§ About this task: Repeat every record below exactly as written.

------------------------

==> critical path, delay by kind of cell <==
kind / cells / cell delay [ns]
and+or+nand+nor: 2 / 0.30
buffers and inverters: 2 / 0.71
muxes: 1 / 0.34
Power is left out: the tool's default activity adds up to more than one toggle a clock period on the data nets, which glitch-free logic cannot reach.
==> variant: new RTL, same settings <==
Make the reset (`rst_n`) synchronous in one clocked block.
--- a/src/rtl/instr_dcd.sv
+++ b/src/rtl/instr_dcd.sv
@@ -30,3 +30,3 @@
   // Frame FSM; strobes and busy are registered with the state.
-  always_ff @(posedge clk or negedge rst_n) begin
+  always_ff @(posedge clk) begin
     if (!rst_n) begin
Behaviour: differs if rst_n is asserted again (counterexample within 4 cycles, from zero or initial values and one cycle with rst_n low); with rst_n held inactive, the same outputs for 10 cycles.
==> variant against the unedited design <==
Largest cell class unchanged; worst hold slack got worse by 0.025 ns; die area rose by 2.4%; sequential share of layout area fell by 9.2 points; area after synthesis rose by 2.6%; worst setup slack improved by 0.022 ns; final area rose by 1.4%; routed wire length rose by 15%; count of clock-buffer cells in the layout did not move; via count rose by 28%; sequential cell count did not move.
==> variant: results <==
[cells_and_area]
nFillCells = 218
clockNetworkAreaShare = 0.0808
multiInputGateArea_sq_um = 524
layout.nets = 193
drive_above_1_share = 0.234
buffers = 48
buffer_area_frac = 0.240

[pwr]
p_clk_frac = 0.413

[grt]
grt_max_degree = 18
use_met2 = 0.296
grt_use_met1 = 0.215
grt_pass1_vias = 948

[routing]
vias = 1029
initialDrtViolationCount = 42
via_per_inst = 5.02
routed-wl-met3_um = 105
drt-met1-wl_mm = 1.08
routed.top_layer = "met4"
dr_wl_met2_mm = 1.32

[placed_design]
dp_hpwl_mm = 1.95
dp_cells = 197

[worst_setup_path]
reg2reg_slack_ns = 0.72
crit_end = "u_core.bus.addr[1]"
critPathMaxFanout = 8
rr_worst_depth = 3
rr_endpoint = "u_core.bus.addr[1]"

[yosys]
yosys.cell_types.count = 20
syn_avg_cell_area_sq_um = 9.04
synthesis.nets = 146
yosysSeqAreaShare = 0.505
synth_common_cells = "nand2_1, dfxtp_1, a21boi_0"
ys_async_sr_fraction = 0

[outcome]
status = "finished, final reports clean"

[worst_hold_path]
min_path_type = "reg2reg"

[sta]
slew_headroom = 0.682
### src/rtl/multi_bit_sreg_tap.sv
// Multi-channel clock-enabled delay line with a runtime tap.
// Tracks fill depth so the selected tap reports when it holds real data.
module multi_bit_sreg_tap #(
    parameter int DW        = 4,
    parameter int CH        = 2,
    parameter int MAX_DEPTH = 8,
    parameter bit OUT_REG   = 1'b0,
    localparam int AW       = $clog2(MAX_DEPTH)
) (
    input  logic             clk,
    input  logic             rst,
    input  logic             ce,
    input  logic             flush,
    input  logic [AW-1:0]    tap_sel,
    input  logic [CH*DW-1:0] din,
    output logic [CH*DW-1:0] dout,
    output logic             dout_vld
);

    localparam int FW = $clog2(MAX_DEPTH + 1);
    localparam int WW = CH * DW;

    localparam logic [FW-1:0] DEPTH_MAX = FW'(MAX_DEPTH);
    localparam logic [FW-1:0] TAP_LAST  = FW'(MAX_DEPTH - 1);

    logic [WW-1:0] stg [MAX_DEPTH];
    logic [FW-1:0] fill_cnt;

    logic          clr;
    logic          adv;
    logic [FW-1:0] tap_ext;
    logic [FW-1:0] tap_eff;
    logic [AW-1:0] tap_idx;
    logic [FW-1:0] depth;
    logic [WW-1:0] sel_data;
    logic          sel_vld;

    // Clear dominates shifting; a shift only happens on a clean ce.
    assign clr = rst | flush;
    assign adv = ce & ~clr;

    // Stage storage: every lane shifts on the same enable.
    always_ff @(posedge clk) begin
        if (clr) begin
            for (int k = 0; k < MAX_DEPTH; k++) begin
                stg[k] <= '0;
            end
        end else if (adv) begin
            stg[0] <= din;
            for (int k = 1; k < MAX_DEPTH; k++) begin
                stg[k] <= stg[k-1];
            end
        end
    end

    // Fill count saturates at the full depth so it never wraps.
    always_ff @(posedge clk) begin
        if (clr) begin
            fill_cnt <= '0;
        end else if (adv && (fill_cnt != DEPTH_MAX)) begin
            fill_cnt <= fill_cnt + FW'(1);
        end
    end

    // Clamp an out-of-range tap to the last stage, then select it.
    always_comb begin
        tap_ext  = FW'(tap_sel);
        tap_eff  = (tap_ext >= DEPTH_MAX) ? TAP_LAST : tap_ext;
        tap_idx  = AW'(tap_eff);
        depth    = tap_eff + FW'(1);
        sel_data = stg[tap_idx];
        sel_vld  = (fill_cnt >= depth);
    end

    generate
        if (OUT_REG) begin : g_oreg
            logic [WW-1:0] dout_q;
            logic          vld_q;

            // Output stage samples the tap every clock, regardless of ce.
            always_ff @(posedge clk) begin
                if (clr) begin
                    dout_q <= '0;
                    vld_q  <= 1'b0;
                end else begin
                    dout_q <= sel_data;
                    vld_q  <= sel_vld;
                end
            end

            assign dout     = dout_q;
            assign dout_vld = vld_q;
        end else begin : g_comb
            assign dout     = sel_data;
            assign dout_vld = sel_vld;
        end
    endgenerate

endmodule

------------------------

§ Reply to the exercise:
==> critical path, delay by kind of cell <==
kind / cells / cell delay [ns]
and+or+nand+nor: 2 / 0.30
buffers and inverters: 2 / 0.71
muxes: 1 / 0.34
Power is left out: the tool's default activity adds up to more than one toggle a clock period on the data nets, which glitch-free logic cannot reach.
==> variant: new RTL, same settings <==
Make the reset (`rst_n`) synchronous in one clocked block.
--- a/src/rtl/instr_dcd.sv
+++ b/src/rtl/instr_dcd.sv
@@ -30,3 +30,3 @@
   // Frame FSM; strobes and busy are registered with the state.
-  always_ff @(posedge clk or negedge rst_n) begin
+  always_ff @(posedge clk) begin
     if (!rst_n) begin
Behaviour: differs if rst_n is asserted again (counterexample within 4 cycles, from zero or initial values and one cycle with rst_n low); with rst_n held inactive, the same outputs for 10 cycles.
==> variant against the unedited design <==
Largest cell class unchanged; worst hold slack got worse by 0.025 ns; die area rose by 2.4%; sequential share of layout area fell by 9.2 points; area after synthesis rose by 2.6%; worst setup slack improved by 0.022 ns; final area rose by 1.4%; routed wire length rose by 15%; count of clock-buffer cells in the layout did not move; via count rose by 28%; sequential cell count did not move.
==> variant: results <==
[cells_and_area]
nFillCells = 218
clockNetworkAreaShare = 0.0808
multiInputGateArea_sq_um = 524
layout.nets = 193
drive_above_1_share = 0.234
buffers = 48
buffer_area_frac = 0.240

[pwr]
p_clk_frac = 0.413

[grt]
grt_max_degree = 18
use_met2 = 0.296
grt_use_met1 = 0.215
grt_pass1_vias = 948

[routing]
vias = 1029
initialDrtViolationCount = 42
via_per_inst = 5.02
routed-wl-met3_um = 105
drt-met1-wl_mm = 1.08
routed.top_layer = "met4"
dr_wl_met2_mm = 1.32

[placed_design]
dp_hpwl_mm = 1.95
dp_cells = 197

[worst_setup_path]
reg2reg_slack_ns = 0.72
crit_end = "u_core.bus.addr[1]"
critPathMaxFanout = 8
rr_worst_depth = 3
rr_endpoint = "u_core.bus.addr[1]"

[yosys]
yosys.cell_types.count = 20
syn_avg_cell_area_sq_um = 9.04
synthesis.nets = 146
yosysSeqAreaShare = 0.505
synth_common_cells = "nand2_1, dfxtp_1, a21boi_0"
ys_async_sr_fraction = 0

[outcome]
status = "finished, final reports clean"

[worst_hold_path]
min_path_type = "reg2reg"

[sta]
slew_headroom = 0.682
### src/rtl/multi_bit_sreg_tap.sv
// Multi-channel clock-enabled delay line with a runtime tap.
// Tracks fill depth so the selected tap reports when it holds real data.
module multi_bit_sreg_tap #(
    parameter int DW        = 4,
    parameter int CH        = 2,
    parameter int MAX_DEPTH = 8,
    parameter bit OUT_REG   = 1'b0,
    localparam int AW       = $clog2(MAX_DEPTH)
) (
    input  logic             clk,
    input  logic             rst,
    input  logic             ce,
    input  logic             flush,
    input  logic [AW-1:0]    tap_sel,
    input  logic [CH*DW-1:0] din,
    output logic [CH*DW-1:0] dout,
    output logic             dout_vld
);

    localparam int FW = $clog2(MAX_DEPTH + 1);
    localparam int WW = CH * DW;

    localparam logic [FW-1:0] DEPTH_MAX = FW'(MAX_DEPTH);
    localparam logic [FW-1:0] TAP_LAST  = FW'(MAX_DEPTH - 1);

    logic [WW-1:0] stg [MAX_DEPTH];
    logic [FW-1:0] fill_cnt;

    logic          clr;
    logic          adv;
    logic [FW-1:0] tap_ext;
    logic [FW-1:0] tap_eff;
    logic [AW-1:0] tap_idx;
    logic [FW-1:0] depth;
    logic [WW-1:0] sel_data;
    logic          sel_vld;

    // Clear dominates shifting; a shift only happens on a clean ce.
    assign clr = rst | flush;
    assign adv = ce & ~clr;

    // Stage storage: every lane shifts on the same enable.
    always_ff @(posedge clk) begin
        if (clr) begin
            for (int k = 0; k < MAX_DEPTH; k++) begin
                stg[k] <= '0;
            end
        end else if (adv) begin
            stg[0] <= din;
            for (int k = 1; k < MAX_DEPTH; k++) begin
                stg[k] <= stg[k-1];
            end
        end
    end

    // Fill count saturates at the full depth so it never wraps.
    always_ff @(posedge clk) begin
        if (clr) begin
            fill_cnt <= '0;
        end else if (adv && (fill_cnt != DEPTH_MAX)) begin
            fill_cnt <= fill_cnt + FW'(1);
        end
    end

    // Clamp an out-of-range tap to the last stage, then select it.
    always_comb begin
        tap_ext  = FW'(tap_sel);
        tap_eff  = (tap_ext >= DEPTH_MAX) ? TAP_LAST : tap_ext;
        tap_idx  = AW'(tap_eff);
        depth    = tap_eff + FW'(1);
        sel_data = stg[tap_idx];
        sel_vld  = (fill_cnt >= depth);
    end

    generate
        if (OUT_REG) begin : g_oreg
            logic [WW-1:0] dout_q;
            logic          vld_q;

            // Output stage samples the tap every clock, regardless of ce.
            always_ff @(posedge clk) begin
                if (clr) begin
                    dout_q <= '0;
                    vld_q  <= 1'b0;
                end else begin
                    dout_q <= sel_data;
                    vld_q  <= sel_vld;
                end
            end

            assign dout     = dout_q;
            assign dout_vld = vld_q;
        end else begin : g_comb
            assign dout     = sel_data;
            assign dout_vld = sel_vld;
        end
    endgenerate

endmodule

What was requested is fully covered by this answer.